## ABOUT THIS TASK
Copy each line from the records below in which the word "sequencer" is found.

[Stored data]
[src/rtl/forth_pkg.sv]
// forth package: sizes, serial timing, word types and the core enums
`default_nettype none

package forth_pkg;

  ////////////////////
  // sizes
  ////////////////////
  localparam int data_w      = 32;
  localparam int rom_addr_w  = 6;
  localparam int stack_depth = 16;
  localparam int led_w       = 3;
  localparam int button_w    = 2;

  // 12 MHz / 625 gives 19200 baud
  localparam int clks_per_bit = 625;

  typedef logic [data_w-1:0]     word_t;
  typedef logic [rom_addr_w-1:0] rom_addr_t;

  ////////////////////
  // enums
  ////////////////////
  // opcodes used by the boot program
  typedef enum logic [7:0] {
    op_nop, op_lit, op_plus, op_minus, op_dup, op_drop, op_zero_equal,
    op_branch, op_zero_branch, op_io_led, op_io_button, op_emit
  } op_e;

  // inner interpreter states
  typedef enum logic [1:0] {
    st_fetch, st_execute
  } core_state_e;

  // one stack action per clock
  typedef enum logic [2:0] {
    stk_none, stk_push, stk_pop, stk_replace, stk_pop_replace
  } stack_op_e;

endpackage

`default_nettype wire

[src/rtl/stack_if.sv]
// data stack bus: operation and write word in, top and second entries out
`default_nettype none

interface stack_if;

  // requested action, applied on next edge
  forth_pkg::stack_op_e op;
  forth_pkg::word_t     wdata;
  // current top of stack and next on stack
  forth_pkg::word_t     tos;
  forth_pkg::word_t     nos;

  // sequencer side
  modport core (output op, output wdata, input tos, input nos);

  // storage side
  modport stack (input op, input wdata, output tos, output nos);

endinterface

`default_nettype wire

[src/rtl/boot_rom.sv]
// boot rom: threaded program with inline operands, combinational read
`default_nettype none

module boot_rom (
  input  forth_pkg::rom_addr_t rom_addr,
  output forth_pkg::word_t     rom_data
);

  ////////////////////
  // program
  ////////////////////
  always_comb begin
    // empty slots decode as nop
    rom_data = forth_pkg::word_t'(forth_pkg::op_nop);
    case (rom_addr)
      // print "?" once
      6'd0:  rom_data = forth_pkg::word_t'(forth_pkg::op_lit);
      6'd1:  rom_data = 32'd63;
      6'd2:  rom_data = forth_pkg::word_t'(forth_pkg::op_emit);
      // main loop, buttons to leds and to serial as a digit
      6'd3:  rom_data = forth_pkg::word_t'(forth_pkg::op_io_button);
      6'd4:  rom_data = forth_pkg::word_t'(forth_pkg::op_dup);
      6'd5:  rom_data = forth_pkg::word_t'(forth_pkg::op_io_led);
      6'd6:  rom_data = forth_pkg::word_t'(forth_pkg::op_lit);
      6'd7:  rom_data = 32'd48;
      6'd8:  rom_data = forth_pkg::word_t'(forth_pkg::op_plus);
      6'd9:  rom_data = forth_pkg::word_t'(forth_pkg::op_emit);
      // short countdown
      6'd10: rom_data = forth_pkg::word_t'(forth_pkg::op_lit);
      6'd11: rom_data = 32'd3;
      6'd12: rom_data = forth_pkg::word_t'(forth_pkg::op_lit);
      6'd13: rom_data = 32'd1;
      6'd14: rom_data = forth_pkg::word_t'(forth_pkg::op_minus);
      6'd15: rom_data = forth_pkg::word_t'(forth_pkg::op_dup);
      6'd16: rom_data = forth_pkg::word_t'(forth_pkg::op_zero_equal);
      6'd17: rom_data = forth_pkg::word_t'(forth_pkg::op_zero_branch);
      6'd18: rom_data = 32'd12;
      // discard spent count, next pass
      6'd19: rom_data = forth_pkg::word_t'(forth_pkg::op_drop);
      6'd20: rom_data = forth_pkg::word_t'(forth_pkg::op_branch);
      6'd21: rom_data = 32'd3;
      default: ;
    endcase
  end

endmodule

`default_nettype wire

[src/rtl/data_stack.sv]
// data stack as a circular word array with one action per clock and tos/nos exposed
`default_nettype none

module data_stack (
  input  logic    clk,
  input  logic    reset,
  stack_if.stack  stk
);

  // stack entries
  forth_pkg::word_t mem [forth_pkg::stack_depth];

  // points at the current top and wraps both ways
  logic [$clog2(forth_pkg::stack_depth)-1:0] sp;

  ////////////////////
  // read side
  ////////////////////
  assign stk.tos = mem[sp];
  assign stk.nos = mem[sp - 1'b1];

  ////////////////////
  // pointer
  ////////////////////
  always_ff @(posedge clk) begin
    if (!reset) begin
      sp <= '0;
    end else begin
      case (stk.op)
        forth_pkg::stk_push:        sp <= sp + 1'b1;
        forth_pkg::stk_pop,
        forth_pkg::stk_pop_replace: sp <= sp - 1'b1;
        default: ;
      endcase
    end
  end

  // entry writes
  always_ff @(posedge clk) begin
    case (stk.op)
      forth_pkg::stk_push:        mem[sp + 1'b1] <= stk.wdata;
      forth_pkg::stk_replace:     mem[sp] <= stk.wdata;
      // lands on the entry that becomes top
      forth_pkg::stk_pop_replace: mem[sp - 1'b1] <= stk.wdata;
      default: ;
    endcase
  end

endmodule

`default_nettype wire

[src/rtl/forth_core.sv]
// forth core: fetch/execute sequencer with led, button and emit control
`default_nettype none

module forth_core (
  input  logic                 clk,
  input  logic                 reset,
  output forth_pkg::rom_addr_t rom_addr,
  input  forth_pkg::word_t     rom_data,
  stack_if.core                stk,
  output logic                 tx_start,
  output logic [7:0]           tx_byte,
  input  logic                 tx_busy,
  input  logic                 button0,
  input  logic                 button1,
  output logic                 led_g,
  output logic                 led_b,
  output logic                 led_r
);

  forth_pkg::core_state_e state, state_next;
  forth_pkg::rom_addr_t   pc, pc_next;
  // current instruction
  forth_pkg::op_e         ir;

  // active low leds, bit 0 green, 1 blue, 2 red
  logic [forth_pkg::led_w-1:0]    led_reg;
  logic                           led_we;
  // two stage button synchronizer
  logic [forth_pkg::button_w-1:0] btn_meta;
  logic [forth_pkg::button_w-1:0] btn_sync;

  // pc already sits on the operand during execute
  assign rom_addr = pc;
  assign tx_byte  = stk.tos[7:0];
  assign led_g    = led_reg[0];
  assign led_b    = led_reg[1];
  assign led_r    = led_reg[2];

  ////////////////////
  // decode
  ////////////////////
  always_comb begin
    stk.op     = forth_pkg::stk_none;
    stk.wdata  = '0;
    tx_start   = 1'b0;
    led_we     = 1'b0;
    pc_next    = pc;
    state_next = forth_pkg::st_fetch;
    if (state == forth_pkg::st_fetch) begin
      pc_next    = pc + 1'b1;
      state_next = forth_pkg::st_execute;
    end else begin
      case (ir)
        forth_pkg::op_lit: begin
          // push inline word, step over it
          stk.op    = forth_pkg::stk_push;
          stk.wdata = rom_data;
          pc_next   = pc + 1'b1;
        end
        forth_pkg::op_plus: begin
          stk.op    = forth_pkg::stk_pop_replace;
          stk.wdata = stk.nos + stk.tos;
        end
        forth_pkg::op_minus: begin
          stk.op    = forth_pkg::stk_pop_replace;
          stk.wdata = stk.nos - stk.tos;
        end
        forth_pkg::op_dup: begin
          stk.op    = forth_pkg::stk_push;
          stk.wdata = stk.tos;
        end
        forth_pkg::op_drop: stk.op = forth_pkg::stk_pop;
        forth_pkg::op_zero_equal: begin
          // forth true is all ones
          stk.op    = forth_pkg::stk_replace;
          stk.wdata = (stk.tos == '0) ? '1 : '0;
        end
        forth_pkg::op_branch: pc_next = rom_data[forth_pkg::rom_addr_w-1:0];
        forth_pkg::op_zero_branch: begin
          // flag consumed either way
          stk.op  = forth_pkg::stk_pop;
          pc_next = (stk.tos == '0) ? rom_data[forth_pkg::rom_addr_w-1:0] : pc + 1'b1;
        end
        forth_pkg::op_io_led: begin
          stk.op = forth_pkg::stk_pop;
          led_we = 1'b1;
        end
        forth_pkg::op_io_button: begin
          stk.op    = forth_pkg::stk_push;
          stk.wdata = forth_pkg::word_t'(btn_sync);
        end
        forth_pkg::op_emit: begin
          // hold here until transmitter is idle
          if (tx_busy) begin
            state_next = forth_pkg::st_execute;
          end else begin
            tx_start = 1'b1;
            stk.op   = forth_pkg::stk_pop;
          end
        end
        default: ;
      endcase
    end
  end

  ////////////////////
  // registers
  ////////////////////
  always_ff @(posedge clk) begin
    if (!reset) begin
      state    <= forth_pkg::st_fetch;
      pc       <= '0;
      led_reg  <= '1;
      btn_meta <= '0;
      btn_sync <= '0;
    end else begin
      state    <= state_next;
      pc       <= pc_next;
      btn_meta <= {button1, button0};
      btn_sync <= btn_meta;
      if (led_we) begin
        led_reg <= ~stk.tos[forth_pkg::led_w-1:0];
      end
    end
  end

  // opcode lives in the low byte
  always_ff @(posedge clk) begin
    if (state == forth_pkg::st_fetch) begin
      ir <= forth_pkg::op_e'(rom_data[7:0]);
    end
  end

endmodule

`default_nettype wire

[src/rtl/forth_top.sv]
// forth top: boot rom, data stack, core and serial transmitter
`default_nettype none

module forth_top (
  input  logic clk,
  input  logic reset,
  input  logic button0,
  input  logic button1,
  output logic tx,
  output logic led_g,
  output logic led_b,
  output logic led_r
);

  forth_pkg::rom_addr_t rom_addr;
  forth_pkg::word_t     rom_data;
  // core to transmitter
  logic       tx_start;
  logic [7:0] tx_byte;
  logic       tx_busy;

  stack_if stk_bus ();

  boot_rom u_boot_rom (
    .rom_addr (rom_addr),
    .rom_data (rom_data)
  );

  data_stack u_data_stack (
    .clk   (clk),
    .reset (reset),
    .stk   (stk_bus.stack)
  );

  forth_core u_forth_core (
    .clk      (clk),
    .reset    (reset),
    .rom_addr (rom_addr),
    .rom_data (rom_data),
    .stk      (stk_bus.core),
    .tx_start (tx_start),
    .tx_byte  (tx_byte),
    .tx_busy  (tx_busy),
    .button0  (button0),
    .button1  (button1),
    .led_g    (led_g),
    .led_b    (led_b),
    .led_r    (led_r)
  );

  uart_tx #(
    .clks_per_bit (forth_pkg::clks_per_bit)
  ) u_uart_tx (
    .clk      (clk),
    .reset    (reset),
    .tx_start (tx_start),
    .tx_byte  (tx_byte),
    .tx_busy  (tx_busy),
    .tx       (tx)
  );

endmodule

`default_nettype wire

[src/rtl/uart_tx.sv]
// uart transmitter: start bit, 8 data bits lsb first, stop bit
`default_nettype none

module uart_tx #(
  parameter int clks_per_bit = forth_pkg::clks_per_bit
) (
  input  logic       clk,
  input  logic       reset,
  input  logic       tx_start,
  input  logic [7:0] tx_byte,
  output logic       tx_busy,
  output logic       tx
);

  // clocks within current bit
  logic [$clog2(clks_per_bit)-1:0] clk_cnt;
  // 0 start, 1..8 data, 9 stop
  logic [3:0] bit_cnt;
  // byte plus stop bit, shifted out lsb first
  logic [8:0] shreg;
  logic       bit_end;

  assign bit_end = (clk_cnt == $bits(clk_cnt)'(clks_per_bit - 1));

  ////////////////////
  // frame control
  ////////////////////
  always_ff @(posedge clk) begin
    if (!reset) begin
      tx      <= 1'b1;
      tx_busy <= 1'b0;
      clk_cnt <= '0;
      bit_cnt <= '0;
    end else if (!tx_busy) begin
      // idle, line high
      if (tx_start) begin
        tx_busy <= 1'b1;
        tx      <= 1'b0;
        clk_cnt <= '0;
        bit_cnt <= '0;
      end
    end else if (bit_end) begin
      clk_cnt <= '0;
      if (bit_cnt == 4'd9) begin
        // stop bit done, tx already high
        tx_busy <= 1'b0;
      end else begin
        tx      <= shreg[0];
        bit_cnt <= bit_cnt + 1'b1;
      end
    end else begin
      clk_cnt <= clk_cnt + 1'b1;
    end
  end

  // shifter, ones fill in behind the byte
  always_ff @(posedge clk) begin
    if (tx_start && !tx_busy) begin
      shreg <= {1'b1, tx_byte};
    end else if (tx_busy && bit_end && bit_cnt != 4'd9) begin
      shreg <= {1'b1, shreg[8:1]};
    end
  end

endmodule

`default_nettype wire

## ANSWER BOX
  // sequencer side
// forth core: fetch/execute sequencer with led, button and emit control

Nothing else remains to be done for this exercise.